Sunday, November 01, 2015

Vietnam Veterans' Voices: Rich White flew combat missions as helicopter pilot



As a Huey helicopter pilot during the Vietnam War, Rich White has both proud and terrible memories of his 21 months of service in the Saigon area.

He took heavy fire during combat missions, and came within seconds of crashing in a rice paddy after an equipment failure. He earned the Distinguished Flying Cross for saving the life of a two-star general by evading ground artillery with quick reflexes. He has been able to help younger veterans with their struggles to cope with their experiences.

However, his time in the war came with a price. Many of his friends were killed. Once, when he flew home, he was walking through the airport in his dress blues when a teenage girl came up and spit on his uniform and called him a "baby killer."

White, a man of strong Christian faith, doesn’t have any proof that he ever killed anybody, but he did fire into treelines to suppress enemy fire. His experiences led him to develop post-traumatic stress disorder nearly 40 years after the war, mainly triggered by watching movies in which families have to deal with the aftermath of the death of a loved one.

White, who lives with his wife in the Seeley Lake area, was just a 23-year-old kid who had always dreamed of flying airplanes when he volunteered for the Army in 1966.

He was assigned to the 187th Assault Helicopter Company – the Blackhawks –and began flying combat missions after four weeks of “ash and trash” (non-combat) missions.

Q: What was it like to take fire during a combat mission?

A: This one time we were hauling the South Vietnamese Army. We did not like it because in ’67 they had so many Viet Cong infiltrators in their units that they always knew where we were going, what was going to happen, everything. So we had this body language thing. If they were sitting there drinking Cokes and eating candy bars, nothing’s gonna happen all day long. But if they’re cleaning their weapons, getting extra ammo and extra grenades, you know you’re going to step into it. So we picked them up that morning and they were all getting extra ammo and we thought, "Oh man." So we’re doing search and destroy and we do six inserts that day, all over this place, leapfrogging. The gunships are checking the LZ. Nothing’s happening.

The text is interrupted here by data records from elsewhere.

**config.mk**
```make
export PLATFORM = sky130hd
export DESIGN_NAME = clk_div_multi
export DESIGN_NICKNAME = d
export VERILOG_FILES = /design/src/rtl/clk_div_multi.sv
export SDC_FILE = /design/constraint.sdc
export NUM_CORES = 1
export LEC_CHECK = 0
export ABC_CLOCK_PERIOD_IN_PS = 6100
export CAP_MARGIN = 20
export CELL_PAD_IN_SITES_DETAIL_PLACEMENT = 0
export CELL_PAD_IN_SITES_GLOBAL_PLACEMENT = 1
export CORE_MARGIN = 3
export CORE_UTILIZATION = 51
export DETAILED_ROUTE_END_ITERATION = 8
export PLACE_DENSITY_LB_ADDON = 0.08
export SYNTH_ARGS = -nofsm -noshare
export SYNTH_HDL_FRONTEND = slang
export SYNTH_SLANG_ARGS = --single-unit
```
**constraint.sdc**
```tcl
create_clock -name clock_in -period 6.1 [get_ports clock_in]
set_clock_uncertainty 0.05 [all_clocks]
set_input_delay 1.525 -clock clock_in [delete_from_list [all_inputs] [get_ports clock_in]]
set_output_delay 1.525 -clock clock_in [all_outputs]
set_load 0.005 [all_outputs]
```
**src/rtl/clk_div_multi.sv**
```systemverilog
// Multi-channel programmable clock divider with shadowed divisor/high-time settings.
// New settings are applied only at period boundaries (or while disabled), so outputs never glitch.
module clk_div_multi #(
  parameter int WIDTH       = 28,
  parameter int NUM_CH      = 2,
  parameter int DEFAULT_DIV = 5
) (
  input  logic                    clock_in,
  input  logic                    rst_n,
  input  logic [NUM_CH-1:0]       enable,
  input  logic [NUM_CH-1:0]       load,
  input  logic [NUM_CH*WIDTH-1:0] div_in,
  input  logic [NUM_CH*WIDTH-1:0] high_in,
  output logic [NUM_CH-1:0]       clock_out,
  output logic [NUM_CH-1:0]       tick,
  output logic [NUM_CH-1:0]       div_err
);

  localparam logic [WIDTH-1:0] DEF_DIV  = WIDTH'(DEFAULT_DIV);
  localparam logic [WIDTH-1:0] DEF_HIGH = WIDTH'(DEFAULT_DIV / 2);

  for (genvar ch = 0; ch < NUM_CH; ch++) begin : g_ch
    logic [WIDTH-1:0] cnt;
    logic [WIDTH-1:0] div_act;
    logic [WIDTH-1:0] high_act;
    logic [WIDTH-1:0] div_sh;
    logic [WIDTH-1:0] high_sh;
    logic [WIDTH-1:0] div_req;
    logic [WIDTH-1:0] high_req;
    logic [WIDTH-1:0] high_norm;
    logic             pend;
    logic             load_ok;
    logic             boundary;
    logic             clk_q;
    logic             tick_q;
    logic             err_q;

    assign div_req  = div_in[ch*WIDTH +: WIDTH];
    assign high_req = high_in[ch*WIDTH +: WIDTH];
    assign load_ok  = load[ch] && (div_req >= WIDTH'(2));
    assign boundary = (cnt == div_act - WIDTH'(1));

    // A zero high time means "use 50%"; anything that would leave no low cycle is clamped.
    always_comb begin
      high_norm = high_req;
      if (high_req == '0)
        high_norm = div_req >> 1;
      else if (high_req >= div_req)
        high_norm = div_req - WIDTH'(1);
    end

    always_ff @(posedge clock_in or negedge rst_n) begin
      if (!rst_n) begin
        cnt      <= '0;
        div_act  <= DEF_DIV;
        high_act <= DEF_HIGH;
        div_sh   <= DEF_DIV;
        high_sh  <= DEF_HIGH;
        pend     <= 1'b0;
        clk_q    <= 1'b0;
        tick_q   <= 1'b0;
        err_q    <= 1'b0;
      end else begin
        if (load[ch])
          err_q <= !load_ok;
        if (load_ok) begin
          div_sh  <= div_req;
          high_sh <= high_norm;
        end

        if (!enable[ch]) begin
          cnt    <= '0;
          clk_q  <= 1'b0;
          tick_q <= 1'b0;
          // Idle channel has no period to protect, so settings go live at once.
          if (load_ok) begin
            div_act  <= div_req;
            high_act <= high_norm;
            pend     <= 1'b0;
          end else if (pend) begin
            div_act  <= div_sh;
            high_act <= high_sh;
            pend     <= 1'b0;
          end
        end else begin
          cnt    <= boundary ? '0 : cnt + WIDTH'(1);
          clk_q  <= (cnt < high_act);
          tick_q <= (cnt == '0);
          if (boundary && load_ok) begin
            div_act  <= div_req;
            high_act <= high_norm;
            pend     <= 1'b0;
          end else if (boundary && pend) begin
            div_act  <= div_sh;
            high_act <= high_sh;
            pend     <= 1'b0;
          end else if (load_ok) begin
            pend <= 1'b1;
          end
        end
      end
    end

    assign clock_out[ch] = clk_q;
    assign tick[ch]      = tick_q;
    assign div_err[ch]   = err_q;
  end

endmodule
```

So end of the day, we go to pick them up in a combat formation. The idea is the greater firepower on the heavier side can hit the Landing Zone. The troops are on the ground, ready for the pickup, and it’s 6-foot-high elephant grass. And we’re down to 30 miles an hour and about 100 feet over the troops. We’re settling into the grass and we start taking fire through the helicopter. And lead calls, "Get out of here, the LZ’s hot!" and helicopters are zigzagging all over the place. We’re going out the other side. Our seats are armored and we wear ballistic helmets, which can stop a small round. But I start crouching down in my seat and I look over at my co-pilot and he’s doing the same thing and he’s looking at me and we both start laughing hilariously. The crew in the back thought we had flipped out. It was one of those funny moments.

Q: Did you develop PTSD after the war?

A: I came home knowing that I lost three friends over there. Over the years, I had gone to several schools and talked to kids about being in Vietnam and everything, and it didn’t seem to pose a problem. But in 2010, I started having, I found out later, PTSD. Forty years after the fact. There’s a very good counselor in town that has done a lot of work with PTSD. I said, "What’s wrong with me that it happens after 40 years?" He goes, "Rich, for anybody that’s been in combat, it’s not if it will happen, it’s when." Some have it immediately after combat, others it’s later. There’s no rhyme or reason for it.

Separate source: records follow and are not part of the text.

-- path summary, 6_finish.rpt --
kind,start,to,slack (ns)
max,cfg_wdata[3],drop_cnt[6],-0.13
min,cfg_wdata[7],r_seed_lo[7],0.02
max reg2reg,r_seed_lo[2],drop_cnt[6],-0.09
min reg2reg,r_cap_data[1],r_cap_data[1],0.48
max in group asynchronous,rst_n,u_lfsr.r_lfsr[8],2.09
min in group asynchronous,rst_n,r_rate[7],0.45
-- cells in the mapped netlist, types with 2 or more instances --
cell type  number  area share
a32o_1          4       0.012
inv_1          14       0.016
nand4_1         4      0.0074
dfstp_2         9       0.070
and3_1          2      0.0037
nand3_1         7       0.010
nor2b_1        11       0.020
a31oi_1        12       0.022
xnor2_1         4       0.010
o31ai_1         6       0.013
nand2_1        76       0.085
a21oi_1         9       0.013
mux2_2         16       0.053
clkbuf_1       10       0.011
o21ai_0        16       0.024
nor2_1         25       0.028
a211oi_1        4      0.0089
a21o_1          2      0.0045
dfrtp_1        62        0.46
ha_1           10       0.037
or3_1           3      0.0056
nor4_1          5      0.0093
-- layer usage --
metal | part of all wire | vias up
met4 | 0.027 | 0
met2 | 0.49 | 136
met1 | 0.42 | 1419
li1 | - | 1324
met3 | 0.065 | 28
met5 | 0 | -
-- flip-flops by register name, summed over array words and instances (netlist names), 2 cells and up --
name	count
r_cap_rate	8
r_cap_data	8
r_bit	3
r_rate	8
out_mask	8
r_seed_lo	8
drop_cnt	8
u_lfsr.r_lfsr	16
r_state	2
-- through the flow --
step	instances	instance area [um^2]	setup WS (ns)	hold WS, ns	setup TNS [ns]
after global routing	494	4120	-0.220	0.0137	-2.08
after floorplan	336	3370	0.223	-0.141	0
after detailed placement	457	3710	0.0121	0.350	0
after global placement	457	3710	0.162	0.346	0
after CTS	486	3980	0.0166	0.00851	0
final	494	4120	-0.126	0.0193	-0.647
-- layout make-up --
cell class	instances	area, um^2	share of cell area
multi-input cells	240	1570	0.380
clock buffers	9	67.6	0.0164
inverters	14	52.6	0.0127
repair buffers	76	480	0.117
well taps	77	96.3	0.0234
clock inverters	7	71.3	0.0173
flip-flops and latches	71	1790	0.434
<file path="config.mk">
export PLATFORM = sky130hd
export DESIGN_NAME = stu_lane_merger
export DESIGN_NICKNAME = d
export VERILOG_FILES = /design/src/rtl/stu_lane_merger.sv
export SDC_FILE = /design/constraint.sdc
export NUM_CORES = 1
export LEC_CHECK = 0
export CAP_MARGIN = 30
export CORE_ASPECT_RATIO = 0.8
export CORE_MARGIN = 5
export CORE_UTILIZATION = 50
export CTS_BUF_LIST = sky130_fd_sc_hd__clkbuf_4 sky130_fd_sc_hd__clkbuf_8
export CTS_CLUSTER_DIAMETER = 40
export DETAILED_ROUTE_END_ITERATION = 10
export PLACE_DENSITY = 0.68
export SLEW_MARGIN = 20
export SYNTH_ARGS = -nofsm -noshare
export SYNTH_HDL_FRONTEND = slang
export SYNTH_SLANG_ARGS = --single-unit
</file>
<file path="constraint.sdc">
create_clock -name clk -period 4.7 [get_ports clk]
set_clock_uncertainty 0.1 [all_clocks]
set_input_delay 0.94 -clock clk [delete_from_list [all_inputs] [get_ports clk]]
set_output_delay 0.94 -clock clk [all_outputs]
set_load 0.03 [all_outputs]
</file>
$ cat config.mk
export PLATFORM = sky130hd
export DESIGN_NAME = pong_ball_engine
export DESIGN_NICKNAME = d
export VERILOG_FILES = /design/src/rtl/pong_ball_engine.sv
export SDC_FILE = /design/constraint.sdc
export NUM_CORES = 1
export LEC_CHECK = 0
export BUFFER_PORTS_ARGS = -buffer_cell sky130_fd_sc_hd__buf_2
export CAP_MARGIN = 10
export CORE_ASPECT_RATIO = 0.75
export CORE_MARGIN = 2
export CORE_UTILIZATION = 60
export DETAILED_ROUTE_END_ITERATION = 8
export PLACE_DENSITY = 0.84
export SLEW_MARGIN = 10
export SYNTH_ARGS = -nofsm -noshare
export SYNTH_HDL_FRONTEND = slang
export SYNTH_SLANG_ARGS = --single-unit
$ cat constraint.sdc
create_clock -name clk_25MHZ -period 8.6 [get_ports clk_25MHZ]
set_clock_uncertainty 0.2 [all_clocks]
set_input_delay 0.86 -clock clk_25MHZ [delete_from_list [all_inputs] [get_ports clk_25MHZ]]
set_output_delay 0.86 -clock clk_25MHZ [all_outputs]
set_load 0.1 [all_outputs]
$ cat src/rtl/pong_ball_engine.sv
`timescale 1ns/1ps
// pong_ball_engine: per-side ball physics, rally state machine, score keeping
// and valid/ready ball hand-off toward the opponent board.
module pong_ball_engine #(
  parameter int H_RES       = 640,
  parameter int V_RES       = 480,
  parameter int BALL_W      = 20,
  parameter int X_STEP      = 10,
  parameter int BASE_TICKS  = 270000,
  parameter int GRAV_PERIOD = 4,
  parameter int SERVE_VY    = -3,
  parameter int MAX_SCORE   = 7,
  parameter int SIDE        = 0
) (
  input  logic              clk_25MHZ,
  input  logic              reset_n,
  input  logic              game_start,
  input  logic              collision_detected,
  input  logic [9:0]        estimated_speed,
  input  logic              rx_valid,
  input  logic [9:0]        rx_y,
  input  logic signed [7:0] rx_vy,
  input  logic [1:0]        rx_grav,
  input  logic [1:0]        rx_level,
  input  logic              rx_point,
  output logic              tx_valid,
  input  logic              tx_ready,
  output logic [9:0]        tx_y,
  output logic signed [7:0] tx_vy,
  output logic [1:0]        tx_grav,
  output logic [1:0]        tx_level,
  output logic [9:0]        ball_x,
  output logic [9:0]        ball_y,
  output logic              moving_in,
  output logic              moving_out,
  output logic              point_lost,
  output logic [3:0]        score_me,
  output logic [3:0]        score_opp,
  output logic              game_over,
  output logic              winner,
  output logic [2:0]        dbg_state
);
  function automatic int per(input int k);
    return (BASE_TICKS / k < 1) ? 1 : BASE_TICKS / k;
  endfunction

  localparam int                 X_MAX   = H_RES - BALL_W;
  localparam int                 TW      = $clog2(BASE_TICKS + 1);
  localparam logic [9:0]         X_OWN   = (SIDE == 0) ? 10'd0 : 10'(X_MAX);
  localparam logic [9:0]         X_FAR   = (SIDE == 0) ? 10'(X_MAX) : 10'd0;
  localparam logic [9:0]         XS      = 10'(X_STEP);
  localparam logic [9:0]         Y_MID   = 10'(V_RES / 2);
  localparam logic [9:0]         Y_BOT10 = 10'(V_RES - 1);
  localparam logic signed [11:0] Y_BOT   = 12'(V_RES - 1);
  localparam logic signed [7:0]  SERVE_V = 8'(SERVE_VY);
  localparam logic [1:0]         G_LAST  = 2'(GRAV_PERIOD - 1);
  localparam logic [3:0]         MAX_S   = 4'(MAX_SCORE);
  localparam logic [TW-1:0]      L1      = TW'(per(1) - 1);
  localparam logic [TW-1:0]      L2      = TW'(per(2) - 1);
  localparam logic [TW-1:0]      L3      = TW'(per(3) - 1);
  localparam logic [TW-1:0]      L4      = TW'(per(4) - 1);

  typedef enum logic [2:0] {
    S_IDLE, S_RUN_OUT, S_RUN_IN, S_HANDOFF, S_WAIT, S_MISS, S_SCORE, S_OVER
  } state_t;

  state_t             state_q, state_d;
  logic [9:0]         x_q, x_d, y_q, y_d;
  logic signed [7:0]  vy_q, vy_d;
  logic [1:0]         grav_q, grav_d, lvl_q, lvl_d;
  logic [TW-1:0]      tick_q, tick_d;
  logic [3:0]         score_me_q, score_me_d, score_opp_q, score_opp_d;
  logic               winner_q, winner_d, tx_valid_q, tx_valid_d;
  logic [9:0]         tx_y_q, tx_y_d;
  logic signed [7:0]  tx_vy_q, tx_vy_d;
  logic [1:0]         tx_grav_q, tx_grav_d, tx_lvl_q, tx_lvl_d;

  logic [TW-1:0]      tick_last;
  logic [9:0]         target, x_step, y_step;
  logic [10:0]        x_up;
  logic signed [11:0] y_sum;
  logic signed [7:0]  vy_g, vy_step;
  logic [1:0]         grav_step, speed_lvl;
  logic               step_en, load_rx;

  // One physics step: x toward the current target edge, y with bounce, gravity.
  always_comb begin
    case (lvl_q)
      2'd0:    tick_last = L1;
      2'd1:    tick_last = L2;
      2'd2:    tick_last = L3;
      default: tick_last = L4;
    endcase
    target = (state_q == S_RUN_OUT) ? X_FAR : X_OWN;
    x_up   = {1'b0, x_q} + {1'b0, XS};
    if (target > x_q) x_step = (x_up >= {1'b0, target}) ? target : x_up[9:0];
    else              x_step = ((x_q - target) <= XS) ? target : x_q - XS;
    y_sum = $signed({2'b00, y_q}) + $signed({{4{vy_q[7]}}, vy_q});
    if (grav_q == G_LAST) begin
      vy_g      = (vy_q == 8'sd127) ? vy_q : vy_q + 8'sd1;
      grav_step = 2'd0;
    end else begin
      vy_g      = vy_q;
      grav_step = grav_q + 2'd1;
    end
    if (y_sum >= Y_BOT) begin
      y_step  = Y_BOT10;
      vy_step = -vy_g;
    end else if (y_sum <= 12'sd0) begin
      y_step  = 10'd0;
      vy_step = -vy_g;
    end else begin
      y_step  = y_sum[9:0];
      vy_step = vy_g;
    end
    if (estimated_speed == 10'd0)       speed_lvl = 2'd0;
    else if (estimated_speed >= 10'd4)  speed_lvl = 2'd3;
    else                                speed_lvl = estimated_speed[1:0] - 2'd1;
  end

  // Hand-off: tx_valid stays high with tx_* frozen until the cycle tx_ready
  // is seen high; the transfer completes on that edge and tx_valid drops.
  always_comb begin
    state_d     = state_q;
    x_d         = x_q;
    y_d         = y_q;
    vy_d        = vy_q;
    grav_d      = grav_q;
    lvl_d       = lvl_q;
    tick_d      = tick_q;
    score_me_d  = score_me_q;
    score_opp_d = score_opp_q;
    winner_d    = winner_q;
    tx_valid_d  = tx_valid_q;
    tx_y_d      = tx_y_q;
    tx_vy_d     = tx_vy_q;
    tx_grav_d   = tx_grav_q;
    tx_lvl_d    = tx_lvl_q;
    step_en     = 1'b0;
    load_rx     = 1'b0;
    case (state_q)
      S_IDLE: begin
        if (game_start) begin
          state_d = S_RUN_OUT;
          x_d     = X_OWN;
          y_d     = Y_MID;
          vy_d    = SERVE_V;
          grav_d  = 2'd0;
          lvl_d   = 2'd0;
        end else if (rx_valid) begin
          load_rx = 1'b1;
        end
      end
      S_RUN_OUT: begin
        if (x_q == X_FAR) begin
          state_d    = S_HANDOFF;
          tx_valid_d = 1'b1;
          tx_y_d     = y_q;
          tx_vy_d    = vy_q;
          tx_grav_d  = grav_q;
          tx_lvl_d   = lvl_q;
        end else begin
          step_en = 1'b1;
        end
      end
      S_RUN_IN: begin
        if (collision_detected) begin
          state_d = S_RUN_OUT;
          lvl_d   = speed_lvl;
        end else if (x_q == X_OWN) begin
          state_d = S_MISS;
        end else begin
          step_en = 1'b1;
        end
      end
      S_HANDOFF: begin
        if (tx_ready) begin
          state_d    = S_WAIT;
          tx_valid_d = 1'b0;
        end
      end
      S_WAIT: begin
        if (rx_point)      state_d = S_SCORE;
        else if (rx_valid) load_rx = 1'b1;
      end
      S_MISS: begin
        score_opp_d = score_opp_q + 4'd1;
        winner_d    = 1'b0;
        state_d     = (score_opp_d == MAX_S) ? S_OVER : S_IDLE;
      end
      S_SCORE: begin
        score_me_d = score_me_q + 4'd1;
        winner_d   = (score_me_d == MAX_S);
        state_d    = (score_me_d == MAX_S) ? S_OVER : S_IDLE;
      end
      S_OVER: begin
        if (game_start) begin
          state_d     = S_IDLE;
          score_me_d  = 4'd0;
          score_opp_d = 4'd0;
          winner_d    = 1'b0;
        end
      end
      default: state_d = S_IDLE;
    endcase
    if (load_rx) begin
      state_d = S_RUN_IN;
      x_d     = X_FAR;
      y_d     = rx_y;
      vy_d    = rx_vy;
      grav_d  = rx_grav;
      lvl_d   = rx_level;
    end
    if (step_en) begin
      if (tick_q == tick_last) begin
        x_d    = x_step;
        y_d    = y_step;
        vy_d   = vy_step;
        grav_d = grav_step;
        tick_d = '0;
      end else begin
        tick_d = tick_q + 1'b1;
      end
    end
    if (state_d != state_q) tick_d = '0;
  end

  always_ff @(posedge clk_25MHZ or negedge reset_n) begin
    if (!reset_n) begin
      state_q     <= S_IDLE;
      x_q         <= X_OWN;
      y_q         <= Y_MID;
      vy_q        <= SERVE_V;
      grav_q      <= 2'd0;
      lvl_q       <= 2'd0;
      tick_q      <= '0;
      score_me_q  <= 4'd0;
      score_opp_q <= 4'd0;
      winner_q    <= 1'b0;
      tx_valid_q  <= 1'b0;
      tx_y_q      <= 10'd0;
      tx_vy_q     <= 8'sd0;
      tx_grav_q   <= 2'd0;
      tx_lvl_q    <= 2'd0;
    end else begin
      state_q     <= state_d;
      x_q         <= x_d;
      y_q         <= y_d;
      vy_q        <= vy_d;
      grav_q      <= grav_d;
      lvl_q       <= lvl_d;
      tick_q      <= tick_d;
      score_me_q  <= score_me_d;
      score_opp_q <= score_opp_d;
      winner_q    <= winner_d;
      tx_valid_q  <= tx_valid_d;
      tx_y_q      <= tx_y_d;
      tx_vy_q     <= tx_vy_d;
      tx_grav_q   <= tx_grav_d;
      tx_lvl_q    <= tx_lvl_d;
    end
  end

  assign tx_valid   = tx_valid_q;
  assign tx_y       = tx_y_q;
  assign tx_vy      = tx_vy_q;
  assign tx_grav    = tx_grav_q;
  assign tx_level   = tx_lvl_q;
  assign ball_x     = x_q;
  assign ball_y     = y_q;
  assign moving_in  = (state_q == S_RUN_IN);
  assign moving_out = (state_q == S_RUN_OUT);
  assign point_lost = (state_q == S_MISS);
  assign score_me   = score_me_q;
  assign score_opp  = score_opp_q;
  assign game_over  = (state_q == S_OVER);
  assign winner     = winner_q;
  assign dbg_state  = state_q;
endmodule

Part of the therapy for that was to join the Vietnam Helicopter Pilots Association. When you join, you have access to a website of names and addresses and you can find out where guys were at. And the three I knew I had lost turned into a dozen friends that I had lost. I didn’t know that had happened. Five of them were friends I flew with all the way through flight school and the rest were guys that I got to be friends with in the units we flew in. So that was something to work through.

Q: Was it therapeutic to attend events with the Vietnam Helicopter Pilots Association?

A: They had an event in California, and my wife and daughter went to that with me, and it was really special. They do a lot of work helping veterans get back on track. A lot of those guys have been through a lot. They had a Missing Man Dinner. There were 1,100 people there. They had a single small table with a place setting and a rose on it and that was almost enough to get you to break down. But then the New York Police Department bagpipe band came in playing "Amazing Grace," and everybody lost it.